# Substrate choices for Corn Snake?



## Slick (Jan 18, 2008)

What are my options for substrate with a Corn Snake? I'll be using a 4' viv with one of these removable lower front rails, so dont fancy loose substrate, unless anyone thinks it would be ok.




Also anyone recommend a good care sheet for Corn Snakes?

TIA


----------



## Hardwicki (Jun 18, 2007)

I use different substrates with my corns depending what i can get hold of.
Aspen bedding, wood chips, newspaper, a mixture of the previous.
If you dont want substrate falling out when you open the door you could put newspaper down and just put substrate at the back and middle of the viv.
Dont use pine, cedar or sand with your corns.
: victory:


----------



## Modern Dinosaurs (Aug 14, 2008)

We use Aspen for our Corns & Garters


----------



## draziwekans (Feb 7, 2008)

Aspen of course is a good choice for corns, however I guess that is 'loose' substrate. Not so aesthetically pleasing would be newspaper or kitchen towells although functionable. I have heard of people using carpet or Astro-turf, but I'm not sure on the practicalities of this.

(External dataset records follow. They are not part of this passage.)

<file path="src/rtl/vm_inventory_arbiter.sv">
// Vending machine inventory store: per-item count and cost, shared by the
// query, dispense and restock paths through a round-robin req/ack arbiter.
module vm_inventory_arbiter #(
    parameter int unsigned NUM_ITEMS = 8,
    parameter int unsigned CNT_W     = 4,
    parameter int unsigned COST_W    = 8,
    parameter int unsigned MAX_COUNT = 15
) (
    input  logic                 clk,
    input  logic                 hrst,
    input  logic                 q_req,
    input  logic [2:0]           q_item,
    output logic                 q_ack,
    output logic [CNT_W-1:0]     q_count,
    output logic [COST_W-1:0]    q_cost,
    input  logic                 d_req,
    input  logic [2:0]           d_item,
    output logic                 d_ack,
    output logic                 d_ok,
    output logic [COST_W-1:0]    d_cost,
    input  logic                 r_req,
    input  logic [2:0]           r_item,
    input  logic [CNT_W-1:0]     r_count,
    input  logic [COST_W-1:0]    r_cost,
    output logic                 r_ack,
    output logic                 r_err,
    output logic                 busy,
    output logic [NUM_ITEMS-1:0] empty_mask
);

    localparam int unsigned ITEM_W = 3;
    localparam int unsigned SLOTS  = 1 << ITEM_W;
    localparam int unsigned SUM_W  = CNT_W + 1;
    localparam logic [SLOTS-1:0] VALID_MASK = SLOTS'((64'd1 << NUM_ITEMS) - 64'd1);

    typedef enum logic [1:0] {ST_IDLE, ST_GRANT, ST_RESP} state_t;
    typedef enum logic [1:0] {SRC_D, SRC_R, SRC_Q} src_t;

    state_t              state;
    src_t                ptr;
    src_t                lat_src;
    logic [ITEM_W-1:0]   lat_item;
    logic [CNT_W-1:0]    lat_count;
    logic [COST_W-1:0]   lat_cost;
    logic [CNT_W-1:0]    count_mem [SLOTS];
    logic [COST_W-1:0]   cost_mem  [SLOTS];

    src_t                win;
    src_t                next_ptr;
    logic                win_valid;
    logic [ITEM_W-1:0]   sel_item;
    logic [CNT_W-1:0]    sel_count;
    logic [COST_W-1:0]   sel_cost;

    logic                item_valid;
    logic [CNT_W-1:0]    cur_count;
    logic [COST_W-1:0]   cur_cost;
    logic [SUM_W-1:0]    sum;
    logic                restock_ok;
    logic                dispense_ok;

    // Round-robin pick starting at ptr: D -> R -> Q -> D.
    always_comb begin
        win_valid = d_req | r_req | q_req;
        win       = SRC_D;
        case (ptr)
            SRC_D: begin
                if (d_req)      win = SRC_D;
                else if (r_req) win = SRC_R;
                else if (q_req) win = SRC_Q;
            end
            SRC_R: begin
                if (r_req)      win = SRC_R;
                else if (q_req) win = SRC_Q;
                else if (d_req) win = SRC_D;
            end
            default: begin
                if (q_req)      win = SRC_Q;
                else if (d_req) win = SRC_D;
                else if (r_req) win = SRC_R;
            end
        endcase
    end

    always_comb begin
        sel_item  = q_item;
        sel_count = '0;
        sel_cost  = '0;
        next_ptr  = SRC_D;
        case (win)
            SRC_D: begin
                sel_item = d_item;
                next_ptr = SRC_R;
            end
            SRC_R: begin
                sel_item  = r_item;
                sel_count = r_count;
                sel_cost  = r_cost;
                next_ptr  = SRC_Q;
            end
            default: next_ptr = SRC_D;
        endcase
    end

    // Operation result for the latched request, evaluated during GRANT.
    always_comb begin
        item_valid  = VALID_MASK[lat_item];
        cur_count   = count_mem[lat_item];
        cur_cost    = cost_mem[lat_item];
        sum         = SUM_W'(cur_count) + SUM_W'(lat_count);
        restock_ok  = item_valid && (sum <= SUM_W'(MAX_COUNT));
        dispense_ok = item_valid && (cur_count != '0);
    end

    always_ff @(posedge clk) begin
        if (hrst) begin
            state      <= ST_IDLE;
            ptr        <= SRC_D;
            lat_src    <= SRC_D;
            lat_item   <= '0;
            lat_count  <= '0;
            lat_cost   <= '0;
            count_mem  <= '{default: '0};
            cost_mem   <= '{default: '0};
            q_ack      <= 1'b0;
            q_count    <= '0;
            q_cost     <= '0;
            d_ack      <= 1'b0;
            d_ok       <= 1'b0;
            d_cost     <= '0;
            r_ack      <= 1'b0;
            r_err      <= 1'b0;
            busy       <= 1'b0;
            empty_mask <= '1;
        end else begin
            q_ack <= 1'b0;
            d_ack <= 1'b0;
            r_ack <= 1'b0;
            case (state)
                ST_IDLE: begin
                    if (win_valid) begin
                        state     <= ST_GRANT;
                        busy      <= 1'b1;
                        ptr       <= next_ptr;
                        lat_src   <= win;
                        lat_item  <= sel_item;
                        lat_count <= sel_count;
                        lat_cost  <= sel_cost;
                    end
                end
                ST_GRANT: begin
                    state <= ST_RESP;
                    case (lat_src)
                        SRC_D: begin
                            d_ack  <= 1'b1;
                            d_ok   <= dispense_ok;
                            d_cost <= dispense_ok ? cur_cost : '0;
                            if (dispense_ok) begin
                                count_mem[lat_item]  <= cur_count - CNT_W'(1);
                                empty_mask[lat_item] <= (cur_count == CNT_W'(1));
                            end
                        end
                        SRC_R: begin
                            r_ack <= 1'b1;
                            r_err <= ~restock_ok;
                            if (restock_ok) begin
                                count_mem[lat_item]  <= sum[CNT_W-1:0];
                                empty_mask[lat_item] <= (sum == '0);
                                if (lat_cost != '0) cost_mem[lat_item] <= lat_cost;
                            end
                        end
                        default: begin
                            q_ack   <= 1'b1;
                            q_count <= item_valid ? cur_count : '0;
                            q_cost  <= item_valid ? cur_cost : '0;
                        end
                    endcase
                end
                default: begin
                    state <= ST_IDLE;
                    busy  <= 1'b0;
                end
            endcase
        end
    end

endmodule

</file>
<file path="config.mk">
export PLATFORM = sky130hd
export DESIGN_NAME = vm_inventory_arbiter
export DESIGN_NICKNAME = d
export VERILOG_FILES = /design/src/rtl/vm_inventory_arbiter.sv
export SDC_FILE = /design/constraint.sdc
export NUM_CORES = 1
export LEC_CHECK = 0
export CORE_MARGIN = 4
export CORE_UTILIZATION = 50
export DETAILED_ROUTE_END_ITERATION = 8
export PLACE_DENSITY_LB_ADDON = 0.05
export SYNTH_ARGS = -nofsm -noshare
export SYNTH_HDL_FRONTEND = slang
export SYNTH_SLANG_ARGS = --single-unit
</file>
<file path="constraint.sdc">
create_clock -name clk -period 5.24 [get_ports clk]
set_clock_uncertainty 0.05 [all_clocks]
set_input_delay 1.572 -clock clk [delete_from_list [all_inputs] [get_ports clk]]
set_output_delay 1.572 -clock clk [all_outputs]
set_load 0.005 [all_outputs]
</file>
==> metrics.md, run 1 <==
| Metric | Value |
|---|---|
| R2R depth | 10 |
| Tmin final | roughly 4500 ps |
| Min Hold Slack | 398.6 ps |
| Detailed Place HPWL | 11750 um |
| Psw | 0.6997 mW |
| RSZ-0062 raised after global routing | false |
| IO Port Bufs | between 50 and 60 |
| Routability cong. | between 0.8 and 0.9 |
| Die Area | between 15000 and 20000 um^2 |
| Hold Path Class | flop to flop |
| Sequential share of the synthesized area | 0.4574 |
| Synth async-reset ratio | 0 |
| Worst R2R End | count_mem[24] |
| F_max | 221.8 MHz |
| Post-CTS Resized | 0 |
| Area of the multi-input gates | 3337 um^2 |
| Layout cell share with drive strength beyond 1 | 0.1074 |
| Io pins | 60 |
| First-pass GRT wire length | around 28000 um |
| Pins Over Slew Limit | 0 |
| Final Setup Violations | 0 |
| Syn Nets | 734 |
| Clk buf depth | 2 |
| CTS tree | built |
| Initial DRC Count | 451 |
| GRT Residual Overflow | 0 |
| Max rail drop VDD | just over 0.0002 V |
| Reg2reg start | lat_item[0] |
| Final ANT Viol Nets | 0 |
| CP arrival | roughly 4800 ps |
| R2r setup slk | 730 ps |
| Total GRT Usage | 0.2405 |
| Worst EP required | about 5500 ps |
| Fin. Hold Viols | 0 |
| Hold Crit Start | d_cost[7] |
| CP Capture Type | flop |
| DR vias/cell | between 5 and 6 |
| Part of the power in combinational logic | 0.120 |
| Post-Syn Area per Cell | 9.428 um^2 |
| Synth Cell Area | 6609 um^2 |
| Pint | 2.018 mW |
| Layout area overhead | 19.42% |
| Max Cap Viol | 0 |
| Drc violations | 0 |
| Leakage Power | 2.853 nW |
| Die height | 123.0 um |
| Num CTS Buffers | 17 |
| Worst Path Max Fanout | 13 |
| Worst-path clk slew | 60 ps |
| Post-synthesis register bit count | ~150 |
| Post-route clock period utilization | 0.8603 |
| Nets | 774 |
| # diodes | 0 |
| Worst Hold Depth | 2 |
| Synth unique cells | between 50 and 60 |
| CP startpoint kind | flop |
| CTS Hold Bufs | 0 |
| Status | completed |
| WL/cell | 18.70 um |
| Setup repair bufs after CTS | 0 |
| Largest net degree at the start of global routing | 60 |
| Worst-skew pair later-pin latency | ~420 ps |
| Total wire length | 17320 um |
| Clock power share | 0.436 |
| Worst slew pin tran | around 870 ps |
| Slew HR | 0.4136 |
| Vias in the first global route | 5274 |
| Cells after DPL | 894 |
| Core area | between 10000 and 15000 um^2 |
| Power density over the cells | ~340 nW/um^2 |
| CTS Root Cell | clkbuf_16 |
| CTS Sinks | approximately 150 |
| Share of total power in sequential cells | 0.444 |
| Post-synth EDFFs | 0 |
| Setup TNS | 0 ps |
| Vias | 5374 |
| CTS H-tree lvls | 4 |
| Switching share of power | 0.2575 |
| Row count | 41 |
| Die X | approximately 120 um |
| Crit Path Class | flop to flop |
| Utilization after layout | 0.6179 |
| Drt pass-1 iters | 7 |
| Filler cells | 1084 |
| Final std cells w/o fill | roughly 900 |
| Hold EP | d_cost[7] |
| Most common cell after layout, fill and taps aside | dfxtp_1 |
| Most frequent cells in the layout | 151 x dfxtp_1, 93 x nor2_1, 71 x mux2i_1 |
| Initial antenna violation count | 0 |
| Power, Total | roughly 2.7 mW |
| Initial Util | 0.5174 |
| Syn. warnings | 0 |
| Ys flop type | dfxtp_1 |
| Storage element area | 3023 um^2 |
| Cells after Synth | between 700 and 800 |
cell usage after synthesis, drive strengths merged (10+ instances only):
cell | count | share of area
dfxtp | 151 | 0.46
nor2 | 94 | 0.054
mux2i | 72 | 0.11
nand2 | 63 | 0.036
a21oi | 59 | 0.046
clkbuf | 42 | 0.024
nand3 | 36 | 0.027
nand2b | 27 | 0.026
a22oi | 15 | 0.017
buf | 14 | 0.011
a211oi | 13 | 0.015
mux4 | 12 | 0.041
nor3 | 10 | 0.014
metrics by stage:
step,setup WS [ps],cell area (um^2)
2_1_floorplan,1277,6609
3_3_place_gp,861.5,7325
3_5_place_dp,770.9,7325
4_1_cts,748.3,7893
5_1_grt,493.4,7893
6_report,732.1,7893
state kept, by name (all words and copies together), names as in the netlist, 2 cells and up:
name / count
lat_src: 2
lat_cost: 8
empty_mask: 8
q_cost: 8
lat_item: 3
ptr: 2
count_mem: 32
d_cost: 8
lat_count: 4
cost_mem: 64
q_count: 4
state: 2
power groups by stage:
stage / Clock [mW] / Sequential (mW) / Combinational, mW
after floorplan: 0 / 1.21 / 0.228
after global placement: 0 / 1.23 / 0.318
after detailed placement: 0 / 1.23 / 0.322
after CTS: 1.20 / 1.21 / 0.323
after global routing: 1.24 / 1.21 / 0.352
final: 1.18 / 1.21 / 0.325
worst max path at each step:
stage	from	endpoint	depth (start not counted)
floorplan	lat_item[0]	count_mem[10]	12
CTS	lat_item[0]	count_mem[24]	10
detailed placement	lat_item[0]	empty_mask[4]	10
global placement	lat_item[0]	empty_mask[5]	10
global route	lat_item[0]	count_mem[13]	10
finish	lat_item[0]	count_mem[24]	10
final cells by class:
class,count,area share
clock buffer,23,0.05929
clock inverter,9,0.01268
inverter,7,0.003329
multi-input combinational,487,0.4228
sequential,151,0.3830
tap,172,0.02727
timing repair buffer,77,0.09163
critical path: stages (launching register included):
cell       delay [ps]
dfxtp_1           740
mux4_2            590
mux2_2            340
ha_1              230
fa_1              420
a21o_1            210
a2111oi_4         510
nor2b_1           130
a311oi_2          610
and2_1            380
mux2i_1           230
cell families (layout without fill, tap and decap cells):
logic type	Yosys count	after routing	synth area share
adders and majority gates	7	7	0.01439
AOI/OAI and AO/OA	137	137	0.1452
muxes	92	92	0.1655
DFF	151	151	0.4574
xor gates and xnor gates	4	4	0.005302
and+or+nand+nor	247	247	0.1738
buffers and inverters	63	116	0.03843
metal layers:
| layer | vias up | track usage | part of all wire | wire length [um] |
|---|---|---|---|---|
| met2 | 230 | 0.3703 | 0.45 | 7809 |
| met3 | 25 | 0.06084 | 0.078 | 1354 |
| met5 | - | 0 | 0 | 0 |
| met1 | 2552 | 0.3359 | 0.46 | 7881 |
| met4 | 0 | 0.07128 | 0.016 | 275 |
| li1 | 2567 | - | - | - |
(Power assumes the default switching activity.)
==> run 2, diff against run 1 <==
--- a/config.mk
+++ b/config.mk
@@ -7,8 +7,9 @@
 export LEC_CHECK = 0
 export CORE_MARGIN = 4
 export CORE_UTILIZATION = 50
+export CTS_CLUSTER_SIZE = 28
 export DETAILED_ROUTE_END_ITERATION = 8
-export PLACE_DENSITY_LB_ADDON = 0.05
+export PLACE_DENSITY = 0.71
 export SYNTH_ARGS = -nofsm -noshare
 export SYNTH_HDL_FRONTEND = slang
 export SYNTH_SLANG_ARGS = --single-unit
==> run 2 against run 1 <==
Net effect: core utilization about the same; clock-buffer cell count down 3; worst setup slack worse by 13 ps; first-iteration DRC count up 12%; cell count up 0.11%; sequential cell count unchanged; largest cell class unchanged; largest power group unchanged; highest routed layer unchanged.
==> metrics.md, run 2 (synthesis results as in run 1) <==
| Metric | Value |
|---|---|
| Status | completed |
| Largest net degree at the start of global routing | 86 |
| CP startpoint kind | flop |
| Final instance area | 7891 um^2 |
| Crit Path Class | flop to flop |
| Buf/Inv on CP | 0 |
| Post-CTS Resized | 0 |
| Die height | 123.0 um |
| Worst Hold Depth | 2 |
| Worst-path clk slew | 60 ps |
| Nets | 775 |
| RSZ-0062 raised after global routing | false |
| CP cell instances | mux4_2, mux2_2, ha_1, fa_1, a21o_1, a2111oi_4, nor2b_1, a311oi_2, and2_1, mux2i_1 |
| CTS Sinks | 151 |
| R2R depth | 10 |
| Gr busiest metal | met2 |
| Setup TNS | 0 ps |
| Utilization after layout | 0.6178 |
| Worst R2R End | count_mem[12] |
| Clk buf depth | 2 |
| CP arrival | 4820 ps |
| CP Capture Type | flop |
| Biggest register | cost_mem |
| Worst EP required | 5540 ps |
| Initial antenna violation count | 0 |
| Die X | 123.0 um |
| Row count | 41 |
| Vias in the first global route | approximately 5300 |
| CTS Hold Bufs | 0 |
| Max Cap Viol | 0 |
| DR vias/cell | 5.846 |
| Core area | ~13000 um^2 |
| Routability cong. | 0.8805 |
| Total GRT Usage | 0.2453 |
| Worst-skew pair later-pin latency | 430 ps |
| Most common cell after layout, fill and taps aside | dfxtp_1 |
| Met1 Usage GRT | 0.3512 |
| Filler cells | 1049 |
| Num CTS Buffers | 17 |
| Initial Util | 0.5174 |
| Hold EP | cost_mem[2] |
| Initial DRC Count | approximately 500 |
| Post-DP Area | between 7000 and 8000 um^2 |
| Hold Path Class | flop to flop |
| Detailed Place HPWL | 11670 um |
| Leakage Power | 2.849 nW |
| GRT Residual Overflow | 0 |
| Post-route clock period utilization | 0.8627 |
| Total wire length | 17230 um |
| IO Port Bufs | 59 |
| Worst slew pin tran | 824.7 ps |
| Worst Path Max Fanout | 12 |
| Reg2reg start | lat_item[0] |
| Power, Total | 2.691 mW |
| CTS Root Cell | clkbuf_16 |
| Hold Crit Start | cost_mem[2] |
| Io pins | 60 |
| Setup repair bufs after CTS | 0 |
| Worst path slowest cell | dfxtp_1 |
| Biggest regs | cost_mem: 64 flops, count_mem: 32 flops |
| Fin. Hold Viols | 0 |
| Max reg flops | between 60 and 70 |
| Vias | 5419 |
| Setup WS pre-CTS | ~800 ps |
| Critical path depth | 10 |
| Drt pass-1 iters | 5 |
| Power density over the cells | 341.0 nW/um^2 |
| Drc violations | 0 |
| Slew HR | 0.4469 |
| Met2 Resource Use GR | 0.3707 |
| CTS H-tree lvls | 4 |
| Max rail drop VDD | 0.0001706 V |
| F_max | 221.2 MHz |
| Most frequent cells in the layout | 151 x dfxtp_1, 93 x nor2_1, 71 x mux2i_1 |
| Grt met3 use | 0.05581 |
| Crit path max-delay family | compound AO/OA/AOI/OAI gates |
| First-pass GRT wire length | 28550 um |
| R2r setup slk | 720 ps |
| Die Area | 15120 um^2 |
| Layout area overhead | 19.41% |
| Worst path max stage delay | 710 ps |
| Final ANT Viol Nets | 0 |
| PnR worst setup slack | approximately 720 ps |
| CTS tree | built |
| Layout cell share with drive strength beyond 1 | 0.1126 |
| WL/cell | 18.58 um |
| Tmin final | 4520 ps |
| Pins Over Slew Limit | 0 |
| # diodes | 0 |
| Final Setup Violations | 0 |
-- run 2: cell types whose count changed in the layout (fill, tap and decap cells not counted) --
cell | before | now
clkinvlp_4 | 2 | 4
buf_4 | 19 | 20
inv_6 | 0 | 1
clkinv_4 | 0 | 1
clkbuf_1 | 4 | 1
bufinv_16 | 2 | 1
-- run 2: cell type report --
cell class,instances,area (um^2),share of cell area
Timing Repair Buffer,78,730.7,0.09260
Inverter,7,26.28,0.003330
Sequential cell,151,3023,0.3831
Tap cell,172,215.2,0.02727
Clock buffer,20,456.7,0.05787
Multi-Input combinational cell,487,3337,0.4229
Clock inverter,12,102.6,0.01300
-- run 2: worst max-delay path by stage --
stage | end | start | slack, ps
after CTS | count_mem[8] | lat_item[0] | 760
after detailed placement | count_mem[8] | lat_item[0] | 790
after global placement | count_mem[9] | lat_item[0] | 920
final | count_mem[12] | lat_item[0] | 720
after global routing | count_mem[12] | lat_item[0] | 500
after floorplan | count_mem[10] | lat_item[0] | 1280
-- run 2: per-stage QoR --
stage | hold WS [ps] | cells
after floorplan | 382.9 | 701
after global placement | 387.9 | 895
after detailed placement | 397.2 | 895
after CTS | 405.3 | 927
after global routing | 422.2 | 927
final | 404.0 | 927
-- run 2: where the power goes --
part | internal [mW] | total [mW] | switching, mW
Clock | 0.675 | 1.16 | 0.484
Combinational | 0.126 | 0.324 | 0.198
Sequential | 1.17 | 1.21 | 0.0362
-- run 2: worst register-to-register path, cell delays in order, from the launching register on --
cell,delay (ps)
dfxtp_1,710
mux4_2,590
mux2_2,340
ha_1,240
fa_1,410
a21o_1,210
a2111oi_4,510
nor2b_1,140
a311oi_2,620
and2_1,390
mux2i_1,240
-- run 2: routing by layer --
layer,wire (um),vias up,share of wire
li1,-,2565,-
met1,8007,2594,0.46
met2,7643,237,0.44
met3,1363,23,0.079
met4,213,0,0.012
met5,0,-,0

Our PET rats are in a mesh bottomed cage and we use loose woodshavings over the mesh, some of which does fall through but it seems to work, the alternative was removing the mesh bottom.

There are lots of care sheets availiable for corns and will pretty much compare to one another, Have you looked on the site.


----------



## Slick (Jan 18, 2008)

I'm still deciding on whether to have the heat mats on the inside or not, which I suppose will have a say on what substrate I choose. There's no rush, just want to learn as much as possible before I buy the snake, so the right choice will come along I suppose. Never kept a snake before just wanted to see what the experts think. 

My wooden viv has a completely flat base, so if I was considering putting heat mats underneath it rather than inside, do I need to raise the viv at all? 




draziwekans said:


> Have you looked on the site.


 I'm on the case as we speak.


----------



## ch4ncy (Aug 5, 2008)

aspens great for corns as they can burrow under it.

as for heat mat in viv, as its wooden i would suggest inside the viv rather than out as a mat can struggle to heat a wooden viv from the outside (of course this all depends on the power of the mat and thickness of the wood). Use a tile or something over the mat and place your thermostat probe against the tile.

I personally prefer ceramics and spot lights for heating vivs and only use mats for rubs and faunariums.


----------



## grannykins (Oct 9, 2006)

I used to use Aspen, but then changed to Aubiose, which is a hemp based horse bedding. The snakes can burrow in it easily, and its softer than aspen.


----------



## Slick (Jan 18, 2008)

grannykins said:


> I used to use Aspen, but then changed to Aubiose, which is a hemp based horse bedding. The snakes can burrow in it easily, and its softer than aspen.


Thanks, I'll look into Aubiose. How much do you pay for it?


----------



## Hardwicki (Jun 18, 2007)

Heat mats in vivs can be ok providing there is something over the top of it. I have a piece of slate over each of mine. Thermostats are recommended but many ppl put the heat mats on the sides of the viv to avoid burns etc.


----------



## Slick (Jan 18, 2008)

I also use slates with my leos, well they're synthetic roofing slates, cut to fit then silicone round the edge and joints. Completely waterproof and easy to clean. I know it's what I should do for the snake viv, just feeling lazy I guess. Then again, as the snake has no tiny toenails to get trapped in the joints and edges, I wouldn't need to seal them in.


----------



## Moosmoo (Jul 21, 2008)

we use a mixture of aspen and newspaper and our corns seem happy enough, we dont use heat mats we just a heat light with a cage, although it usually personal preference as to what you wanna use :2thumb:


----------



## Slick (Jan 18, 2008)

I'd guess that heat mats installed properly are a cheaper way of keeping the snake warm compared to bulbs/ceramics. Price of energy these days and all that.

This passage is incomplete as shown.